At the beginning of the experiment, each student was promised a fixed payment of NIS 60 for participation. (NIS = New Israeli Shekel, at the time of the experiment, 3.5 NIS = $1.) They were then told that the experiment would take 45 minutes, and they would be asked to answer a quiz consisting of 50 problems taken out of a psychometric test used to scan applicants to the university. [...] In the four different treatments subjects were promised different additional payments for each correct answer.
  • In the first group no mention was made of any additional payment.
  • In the second group subjects were promised an additional payment of 0.1 NIS per question answered correctly.
  • In the third group subjects were promised an additional payment of 1 NIS per question answered correctly and
  • In the fourth group subjects were promised an additional payment of 3 NIS per question answered correctly
[...] The average number of correct answers was:
  • 28.4 in the first group (no additional payment)
  • 23.1 in the second group (additional 0.1 NIS per correct answer).
  • 34.7 in the third group, (additional 1 NIS per correct answer). 
  • 34.1 in the fourth group, (additional 3 NIS per correct answer). 
In other words, performance-based payment improved performance. But offering just a small additional financial incentive, actually decreased performance compared to the case of providing no financial incentives.

Effect of payment on unpaid tasks

We had 180 high-school students around the age of 16 participating with three treatment levels [collecting money for a charitable purpose]....
  • In the first treatment, the students were told about the importance of collecting money for the society, that the results of the collection would be published, so that the amount collected by each pair would become public knowledge. 
  • In the second treatment, after the same speech, each pair was promised 1 percent of the amount that the two of them collected. 
  • In the third treatment, each pair was promised 10 percent of the amount they collected.
In the second and third treatments it was made clear that the payment was made from funds additional to the donation, provided by the researchers. The average amount collected was:
  • 238.67 for groups in the first treatment (with no payment).
  • 153.67 in the second group (1 percent of the collected amount).
  • 219.33 in the third group (10 percent of the collected amount).
In this case, where there was no initial payment and the task had an altruistic purpose, providing financial incentives actually reduced performance.


Additional literature

There is significant literature for anyone interested (thanks Sonny!). A few pointers to start:





Conclusions

Essentially, Gneezy and Rustichini found that:
  • Paying more indeed increases performance, compared to paying less. 
  • However, paying nothing may actually be better than paying!
Section IV of the paper has a very nice discussion on how to interpret and model the process. Here are a few explanations in increasing power of explaining the observed phenomenon:
  • Paying something removes the intrinsic motivation for a task, and replaces it with the external motivation for money.
  • Incomplete contract: the piece-wise or performance-based payment changes the original meaning of the contract, which implied that high-performance is part of the task.
  • Paying small amounts compared to the originally implied value of the task devalues the task (e.g., take back a glass bottle to help recycling vs. for getting 5 cents back)

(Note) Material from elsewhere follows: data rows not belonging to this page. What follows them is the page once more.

This is an optimization exercise on Yosys and OpenROAD, whose aim is small area, not a production implementation. Where RTL was checked, it was by simulation tests only, not by an equivalence proof against the original. No activity file was given, so power comes from the tool's default toggle rates.

==> run a <==
==> flow/design.v <==
package jpeg_pkg;
  typedef enum logic [1:0] {
    COMP_Y  = 2'd0,
    COMP_CB = 2'd1,
    COMP_CR = 2'd2
  } comp_e;
  localparam logic [440:0] SLOT_CODE = {
    7'd117, 7'd116, 7'd115, 7'd83, 7'd82, 7'd81, 7'd80, 7'd79, 7'd78,
    7'd77, 7'd76, 7'd75, 7'd74, 7'd73, 7'd72, 7'd71, 7'd70, 7'd69,
    7'd68, 7'd67, 7'd66, 7'd65, 7'd64, 7'd51, 7'd50, 7'd49, 7'd48,
    7'd47, 7'd46, 7'd45, 7'd44, 7'd43, 7'd42, 7'd41, 7'd40, 7'd39,
    7'd38, 7'd37, 7'd36, 7'd35, 7'd34, 7'd33, 7'd32, 7'd19, 7'd18,
    7'd17, 7'd16, 7'd15, 7'd14, 7'd13, 7'd12, 7'd11, 7'd10, 7'd9,
    7'd8, 7'd7, 7'd6, 7'd5, 7'd4, 7'd3, 7'd2, 7'd1, 7'd0
  };
endpackage
module zigzag_rom
(
  input  logic [5:0] idx,
  output logic [1:0] x,
  output logic [4:0] y
);
  always_comb begin
    case (idx)
      6'd0: begin x = 2'd2; y = 5'd12; end
      6'd1: begin x = 2'd2; y = 5'd12; end
      6'd2: begin x = 2'd3; y = 5'd19; end
      6'd3: begin x = 2'd3; y = 5'd20; end
      6'd4: begin x = 2'd1; y = 5'd9; end
      6'd5: begin x = 2'd0; y = 5'd6; end
      6'd6: begin x = 2'd2; y = 5'd4; end
      6'd7: begin x = 2'd2; y = 5'd18; end
      6'd8: begin x = 2'd2; y = 5'd9; end
      6'd9: begin x = 2'd0; y = 5'd1; end
      6'd10: begin x = 2'd2; y = 5'd17; end
      6'd11: begin x = 2'd0; y = 5'd17; end
      6'd12: begin x = 2'd1; y = 5'd6; end
      6'd13: begin x = 2'd0; y = 5'd3; end
      6'd14: begin x = 2'd0; y = 5'd19; end
      6'd15: begin x = 2'd2; y = 5'd11; end
      6'd16: begin x = 2'd0; y = 5'd14; end
      6'd17: begin x = 2'd1; y = 5'd14; end
      6'd18: begin x = 2'd0; y = 5'd7; end
      6'd19: begin x = 2'd2; y = 5'd14; end
      6'd20: begin x = 2'd1; y = 5'd15; end
      6'd21: begin x = 2'd1; y = 5'd10; end
      6'd22: begin x = 2'd2; y = 5'd19; end
      6'd23: begin x = 2'd0; y = 5'd2; end
      6'd24: begin x = 2'd2; y = 5'd5; end
      6'd25: begin x = 2'd0; y = 5'd12; end
      6'd26: begin x = 2'd1; y = 5'd11; end
      6'd27: begin x = 2'd2; y = 5'd3; end
      6'd28: begin x = 2'd0; y = 5'd13; end
      6'd29: begin x = 2'd2; y = 5'd8; end
      6'd30: begin x = 2'd1; y = 5'd13; end
      6'd31: begin x = 2'd1; y = 5'd17; end
      6'd32: begin x = 2'd1; y = 5'd0; end
      6'd33: begin x = 2'd1; y = 5'd19; end
      6'd34: begin x = 2'd1; y = 5'd3; end
      6'd35: begin x = 2'd1; y = 5'd1; end
      6'd36: begin x = 2'd2; y = 5'd6; end
      6'd37: begin x = 2'd2; y = 5'd13; end
      6'd38: begin x = 2'd0; y = 5'd5; end
      6'd39: begin x = 2'd1; y = 5'd5; end
      6'd40: begin x = 2'd2; y = 5'd10; end
      6'd41: begin x = 2'd0; y = 5'd0; end
      6'd42: begin x = 2'd2; y = 5'd0; end
      6'd43: begin x = 2'd2; y = 5'd2; end
      6'd44: begin x = 2'd0; y = 5'd18; end
      6'd45: begin x = 2'd3; y = 5'd21; end
      6'd46: begin x = 2'd2; y = 5'd16; end
      6'd47: begin x = 2'd0; y = 5'd9; end
      6'd48: begin x = 2'd1; y = 5'd16; end
      6'd49: begin x = 2'd0; y = 5'd11; end
      6'd50: begin x = 2'd0; y = 5'd16; end
      6'd51: begin x = 2'd1; y = 5'd8; end
      6'd52: begin x = 2'd1; y = 5'd7; end
      6'd53: begin x = 2'd2; y = 5'd15; end
      6'd54: begin x = 2'd2; y = 5'd7; end
      6'd55: begin x = 2'd1; y = 5'd18; end
      6'd56: begin x = 2'd2; y = 5'd1; end
      6'd57: begin x = 2'd1; y = 5'd2; end
      6'd58: begin x = 2'd0; y = 5'd8; end
      6'd59: begin x = 2'd0; y = 5'd10; end
      6'd60: begin x = 2'd0; y = 5'd4; end
      6'd61: begin x = 2'd0; y = 5'd15; end
      6'd62: begin x = 2'd1; y = 5'd12; end
      6'd63: begin x = 2'd1; y = 5'd4; end
      default: begin x = 2'd0; y = 5'd0; end
    endcase
  end
endmodule
What follows belongs to an exercise in optimizing a design on an open flow for small area, a short achievable clock period and few clock cycles per item; a production flow would make more cautious choices. At most, simulation tests tie the RTL to the original design; equivalence was not proved. Only the layout flow was run in run 2; the RTL was not checked for function there. Power is estimated from default activity; no workload was simulated.

## flow/config.mk

```make
export PLATFORM = sky130hd
export DESIGN_NAME = terminal_line_editor
export DESIGN_NICKNAME = terminal_line_editor
export VERILOG_FILES = /design/flow/design.v
export SDC_FILE = /design/flow/constraint.sdc
export NUM_CORES = 4
export LEC_CHECK = 0
export CAP_MARGIN = 20
export CORE_MARGIN = 2
export CORE_UTILIZATION = 55
export PLACE_DENSITY = 0.65
export SETUP_SLACK_MARGIN = 4.0
export SLEW_MARGIN = 20
```

## flow/constraint.sdc

```tcl
create_clock -name core_clock -period 7.0 [get_ports {clock}]
set_input_delay 1.4000 -clock core_clock [delete_from_list [all_inputs] [get_ports {clock}]]
set_output_delay 1.4000 -clock core_clock [all_outputs]
set_load 0.01 [all_outputs]
```

## flow/design.v

```verilog
package tle_pkg;
   localparam logic [2:0] KIND_STATUS = 3'd0;
   localparam logic [2:0] KIND_BYTE   = 3'd1;
   localparam logic [2:0] KIND_EMPTY  = 3'd2;
   localparam logic [2:0] KIND_ABORT  = 3'd3;
   localparam logic [2:0] KIND_EOF    = 3'd4;
   localparam logic [2:0] KIND_CLEAR  = 3'd5;
   localparam logic [2:0] KIND_FULL   = 3'd6;
endpackage
module tle_cell (
   input  logic       clock,
   input  logic       go,
   input  logic       sel_above,
   input  logic       sel_below,
   input  logic       sel_key,
   input  logic [6:0] from_above,
   input  logic [6:0] from_below,
   input  logic [6:0] key,
   output logic [6:0] data
);
   always_ff @(posedge clock) begin
      if (go & (sel_above | sel_below | sel_key))
         data <= ~(({7{sel_above}} & from_above) | ({7{sel_below}} & from_below)
                 | ({7{sel_key}} & key));
   end
endmodule
module tle_chain #(
   parameter int LINE_CAP = 64
) (
   input  logic                  clock,
   input  logic                  go,
   input  logic [LINE_CAP-1:0]   sel_above,
   input  logic [LINE_CAP-1:0]   sel_below,
   input  logic [LINE_CAP-1:0]   sel_key,
   input  logic [6:0]            key,
   output logic [LINE_CAP*7-1:0] cells       
);
   for (genvar g = 0; g < LINE_CAP; g++) begin : g_cell
      logic [6:0] below, above, k;
      if (g == 0) begin : g_b0
         assign below = 7'h00;
      end else begin : g_b
         assign below = cells[(g-1)*7 +: 7];
      end
      if (g == LINE_CAP - 1) begin : g_a0
         assign above = 7'h00;
      end else begin : g_a
         assign above = cells[(g+1)*7 +: 7];
      end
      assign k = (g % 2 == 1) ? key : ~key;
      tle_cell u_cell (
         .clock      (clock),
         .go         (go),
         .sel_above  (sel_above[g]),
         .sel_below  (sel_below[g]),
         .sel_key    (sel_key[g]),
         .from_above (above),
         .from_below (below),
         .key        (k),
         .data       (cells[g*7 +: 7])
      );
   end
endmodule
import tle_pkg::*;
module terminal_line_editor #(
   parameter int LINE_CAP = 64
) (
   input  logic        clock,
   input  logic        reset,
   input  logic        req_tvalid,
   output logic        req_tready,
   input  logic [7:0]  req_tdata,    
   output logic        rsp_tvalid,
   input  logic        rsp_tready,
   output logic [31:0] rsp_tdata,    
   output logic        rsp_tlast,
   output logic        rsp_tuser     
);
   logic       a_v, b_v;
   logic [7:0] a_d, b_d, a_src;
   logic       cons, a_load;
   logic       a_print, a_bs, a_etb, a_nak, a_enter, a_tilde;
   logic [1:0] a_kc;               
   logic       s_sp;
   assign req_tready = !b_v;
   assign a_src  = b_v ? b_d : req_tdata;
   assign a_load = cons || !a_v;
   assign s_sp   = a_src[6:0] == 7'h20;
   always_ff @(posedge clock) begin
      if (reset) begin
         a_v <= 1'b0;
         b_v <= 1'b0;
      end else begin
         if (a_load) a_v <= b_v || req_tvalid;
         if (a_load) b_v <= 1'b0;
         else if (req_tvalid) b_v <= 1'b1;
      end
      if (a_load) begin
         a_d     <= a_src;
         a_print <= a_src >= 8'h20 && a_src <= 8'h7E;
         a_bs    <= a_src == 8'h08 || a_src == 8'h7F;
         a_etb   <= a_src == 8'h17;
         a_nak   <= a_src == 8'h15;
         a_enter <= a_src == 8'h0A || a_src == 8'h0D;
         a_tilde <= a_src == 8'h7E;
         a_kc    <= (a_src[6] & a_src[5]) ? 2'b00 : s_sp ? 2'b11 : a_src[6:5];
      end
      if (!a_load && !b_v) b_d <= req_tdata;
   end
   logic m_norm, m_emit, m_killw, m_killu;
   logic m_norm_in, m_emit_in, m_killw_in, m_killu_in;
   logic ph_idle, ph_esc, ph_csi, ph_ss3, ph_num1, ph_num2;
   logic ph_idle_in, ph_esc_in, ph_csi_in, ph_ss3_in, ph_num1_in, ph_num2_in;
   logic [3:0] seq_ff, seq_in;     
   logic [6:0] len_ff, len_in, cur_ff, cur_in, cnt_ff, cnt_in;
   logic       ov_ff, ov_in;
   logic [2:0] okind_ff, okind_in;
   logic [6:0] ochar_ff, ochar_in;
   logic       olast_ff, olast_in, ord_ff, ord_in;
   logic       op_ins, op_dc, op_dcm1, op_d0;
   logic       adv, go;
   logic [LINE_CAP*7-1:0] cells;      
   logic [6:0]            c0;
   logic [6:0]            kcode;
   logic [LINE_CAP:0]     ge;         
   logic [LINE_CAP-1:0]   sel_above, sel_below, sel_key;
   logic                  wstop;      
   logic                  wstop2;     
   logic                  wpre;       
   assign kcode = {a_kc, a_d[4:0]};
   assign c0    = {!cells[5], !cells[6] | cells[5], cells[4:0]};
   logic [8:0] lt_h, eq_h;
   logic [7:0] le_l, eq_l;
   for (genvar h = 0; h <= 8; h++) begin : g_h
      assign eq_h[h] = cur_ff[6:3] == 4'(h);
      if (h == 0) begin : g_h0
         assign lt_h[h] = 1'b0;
      end else begin : g_hn
         assign lt_h[h] = |eq_h[h-1:0];
      end
   end
   for (genvar l = 0; l < 8; l++) begin : g_l
      assign eq_l[l] = cur_ff[2:0] == 3'(l);
      assign le_l[l] = |eq_l[l:0];
   end
   for (genvar g = 0; g < LINE_CAP; g++) begin : g_ge
      assign ge[g] = lt_h[g/8] | (eq_h[g/8] & le_l[g%8]);
   end
   assign ge[LINE_CAP] = 1'b1;
   for (genvar g = 0; g < LINE_CAP; g++) begin : g_sel
      if (g == 0) begin : g_z
         assign sel_below[g] = 1'b0;
         assign sel_key[g]   = op_ins & ge[0];
      end else begin : g_nz
         assign sel_below[g] = op_ins & ge[g-1];
         assign sel_key[g]   = op_ins & ge[g] & !ge[g-1];
      end
      assign sel_above[g] = op_d0 | (op_dcm1 & ge[g+1]) | (op_dc & ge[g]);
   end
   tle_chain #(.LINE_CAP(LINE_CAP)) u_chain (
      .clock(clock), .go(adv), .sel_above(sel_above), .sel_below(sel_below),
      .sel_key(sel_key), .key(kcode), .cells(cells)
   );
   logic [LINE_CAP-1:0] blank, mark;
   for (genvar g = 0; g < LINE_CAP; g++) begin : g_blank
      if (g % 2 == 1) begin : g_bo
         assign blank[g] = !cells[g*7+6] & !cells[g*7+5];
      end else begin : g_be
         assign blank[g] = cells[g*7+6] & cells[g*7+5];
      end
      if (g == 0) begin : g_m0
         assign mark[g] = 1'b1;
      end else begin : g_m
         assign mark[g] = blank[g-1] & !blank[g];
      end
   end
   assign wstop  = |(mark & ge[LINE_CAP:1] & ~ge[LINE_CAP-1:0]);
   assign wstop2 = |(mark[LINE_CAP-2:0] & ge[LINE_CAP:2] & ~ge[LINE_CAP-1:1]);
   logic cur_z, cur_end, len_z, len_full, cur_one, cnt_one;
   assign cur_z    = cur_ff == 7'd0;
   assign cur_one  = cur_ff == 7'd1;
   assign cur_end  = cur_ff == len_ff;
   assign len_z    = len_ff == 7'd0;
   assign len_full = len_ff[6];
   assign cnt_one  = cnt_ff == 7'd1;
   assign adv = !ov_ff || rsp_tready;
   assign go  = m_norm && a_v;
   assign op_ins  = go && ph_idle && a_print && !len_full;
   assign op_d0   = m_emit || (go && ph_idle && a_enter);
   assign op_dcm1 = m_killw || m_killu || (go && ph_idle && !cur_z && (a_bs || a_nak));
   assign op_dc   = go && ph_num1 && a_tilde && seq_ff == 4'd3;
   assign cons    = adv && go;
   always_comb begin
      logic [7:0] b;
      logic dig, beat, mv_left, mv_right, mv_home, mv_end;
      b = a_d;
      dig = b >= 8'h30 && b <= 8'h39;
      m_norm_in = m_norm; m_emit_in = m_emit; m_killw_in = m_killw; m_killu_in = m_killu;
      ph_idle_in = ph_idle; ph_esc_in = ph_esc; ph_csi_in = ph_csi; ph_ss3_in = ph_ss3;
      ph_num1_in = ph_num1; ph_num2_in = ph_num2;
      seq_in = seq_ff; len_in = len_ff; cur_in = cur_ff; cnt_in = cnt_ff;
      beat = 1'b0;
      okind_in = 3'd0; ochar_in = 7'h00; olast_in = 1'b1; ord_in = 1'b0;
      mv_left = 1'b0; mv_right = 1'b0; mv_home = 1'b0; mv_end = 1'b0;
      if (m_emit) begin
         beat = 1'b1; okind_in = 3'd1; ochar_in = c0;
         olast_in = cnt_one;
         cnt_in = cnt_ff - 7'd1;
         if (cnt_one) begin m_emit_in = 1'b0; m_norm_in = 1'b1; end
      end
      if (m_killw || m_killu) begin
         ord_in = 1'b1; cur_in = cur_ff - 7'd1; len_in = len_ff - 7'd1;
         if (m_killu ? cur_one : wpre) begin
            beat = 1'b1;
            m_killw_in = 1'b0; m_killu_in = 1'b0; m_norm_in = 1'b1;
         end
      end
      if (go) begin
         beat = 1'b1;
         if (!ph_idle) begin
            ph_idle_in = 1'b1; ph_esc_in = 1'b0; ph_csi_in = 1'b0; ph_ss3_in = 1'b0;
            ph_num1_in = 1'b0; ph_num2_in = 1'b0;
            if (ph_esc) begin
               if (b == 8'h5B) begin ph_idle_in = 1'b0; ph_csi_in = 1'b1; end
               else if (b == 8'h4F) begin ph_idle_in = 1'b0; ph_ss3_in = 1'b1; end
            end
            if (ph_csi && dig) begin
               seq_in = b[3:0]; ph_idle_in = 1'b0; ph_num1_in = 1'b1;
            end else if (ph_csi || ph_ss3) begin
               mv_right = b == 8'h43;
               mv_left  = b == 8'h44;
               mv_home  = b == 8'h48;
               mv_end   = b == 8'h46;
            end
            if (ph_num1) begin
               if (a_tilde) begin
                  mv_home = seq_ff == 4'd1;
                  mv_end  = seq_ff == 4'd4;
                  if (seq_ff == 4'd3 && !cur_end) begin
                     ord_in = 1'b1; len_in = len_ff - 7'd1;
                  end
               end else if (dig) begin
                  ph_idle_in = 1'b0; ph_num2_in = 1'b1;
                  seq_in = (seq_ff == 4'd1 && b[3:0] == 4'd5) ? 4'd1 :
                           (seq_ff == 4'd1 && b[3:0] == 4'd7) ? 4'd2 : 4'd0;
               end
            end
            if (ph_num2 && a_tilde) begin
               mv_home = seq_ff == 4'd1;
               mv_end  = seq_ff == 4'd2;
            end
            if (mv_left) begin
               ord_in = 1'b1; if (!cur_z) cur_in = cur_ff - 7'd1;
            end
            if (mv_right) begin
               ord_in = 1'b1; if (!cur_end) cur_in = cur_ff + 7'd1;
            end
            if (mv_home) begin
               ord_in = 1'b1; cur_in = 7'd0;
            end
            if (mv_end) begin
               ord_in = 1'b1; cur_in = len_ff;
            end
         end else if (a_enter) begin
            if (len_z) begin
               okind_in = 3'd2;
            end else begin
               okind_in = 3'd1; ochar_in = c0;
               olast_in = len_ff == 7'd1;
               cnt_in = len_ff - 7'd1;
               if (len_ff != 7'd1) begin m_norm_in = 1'b0; m_emit_in = 1'b1; end
               len_in = 7'd0; cur_in = 7'd0;
            end
         end else if (a_bs) begin
            if (!cur_z) begin
               ord_in = 1'b1; cur_in = cur_ff - 7'd1; len_in = len_ff - 7'd1;
            end
         end else if (a_nak) begin
            ord_in = 1'b1;
            if (cur_z || cur_end) begin
               cur_in = 7'd0;
               if (cur_end) len_in = 7'd0;
            end else begin
               cur_in = cur_ff - 7'd1; len_in = len_ff - 7'd1;
               if (!cur_one) begin
                  beat = 1'b0; m_norm_in = 1'b0; m_killu_in = 1'b1;
               end
            end
         end else if (a_etb) begin
            ord_in = 1'b1;
            if (!cur_z) begin
               beat = 1'b0; m_norm_in = 1'b0; m_killw_in = 1'b1;
            end
         end else if (a_print) begin
            if (len_full) okind_in = 3'd6;
            else begin
               ord_in = 1'b1; cur_in = cur_ff + 7'd1; len_in = len_ff + 7'd1;
            end
         end else begin
            case (b)
               8'h03: begin okind_in = 3'd3; len_in = 7'd0; cur_in = 7'd0; end
               8'h04: if (len_z) okind_in = 3'd4;
               8'h1B: begin ph_idle_in = 1'b0; ph_esc_in = 1'b1; end
               8'h01: begin ord_in = 1'b1; cur_in = 7'd0; end
               8'h05: begin ord_in = 1'b1; cur_in = len_ff; end
               8'h0B: begin ord_in = 1'b1; len_in = cur_ff; end
               8'h0C: begin ord_in = 1'b1; okind_in = 3'd5; end
               default: ;
            endcase
         end
      end
      ov_in = adv ? beat : ov_ff;
   end
   always_ff @(posedge clock) begin
      if (reset) begin
         m_norm <= 1'b1; m_emit <= 1'b0; m_killw <= 1'b0; m_killu <= 1'b0;
         ph_idle <= 1'b1; ph_esc <= 1'b0; ph_csi <= 1'b0; ph_ss3 <= 1'b0;
         ph_num1 <= 1'b0; ph_num2 <= 1'b0;
         len_ff <= 7'd0; cur_ff <= 7'd0; ov_ff <= 1'b0;
      end else begin
         ov_ff <= ov_in;
         if (adv) begin
            m_norm <= m_norm_in; m_emit <= m_emit_in; m_killw <= m_killw_in;
            m_killu <= m_killu_in;
            ph_idle <= ph_idle_in; ph_esc <= ph_esc_in; ph_csi <= ph_csi_in;
            ph_ss3 <= ph_ss3_in; ph_num1 <= ph_num1_in; ph_num2 <= ph_num2_in;
            len_ff <= len_in; cur_ff <= cur_in;
         end
      end
      if (adv) begin
         wpre <= m_killw ? wstop2 : wstop;
         seq_ff <= seq_in; cnt_ff <= cnt_in;
         okind_ff <= okind_in; ochar_ff <= ochar_in; olast_ff <= olast_in; ord_ff <= ord_in;
      end
   end
   assign rsp_tvalid = ov_ff;
   assign rsp_tdata  = {7'd0, cur_ff, len_ff, 1'b0, ochar_ff, okind_ff};
   assign rsp_tlast  = olast_ff;
   assign rsp_tuser  = ord_ff;
endmodule
```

Relevance to crowdsourcing 

I found the results pretty interesting, with significant implications for micro-crowdsourcing. While volunteers may be great for various tasks (e.g., in citizen science applications, such as the Galaxy Zoo), migrating such applications to a paid crowdsourcing application may have a significant downside. Paying small rewards to workers will be counterproductive. The work of volunteers is, indeed, priceless.

Furthermore, with the low level of payments on Mechanical Turk, we are stuck at the worst possible status. We pay, and we do not pay enough. But how can we pay more, when every attempt to increase the price to reasonable levels is followed by attempts of scammers to game the system and get paid for doing nothing?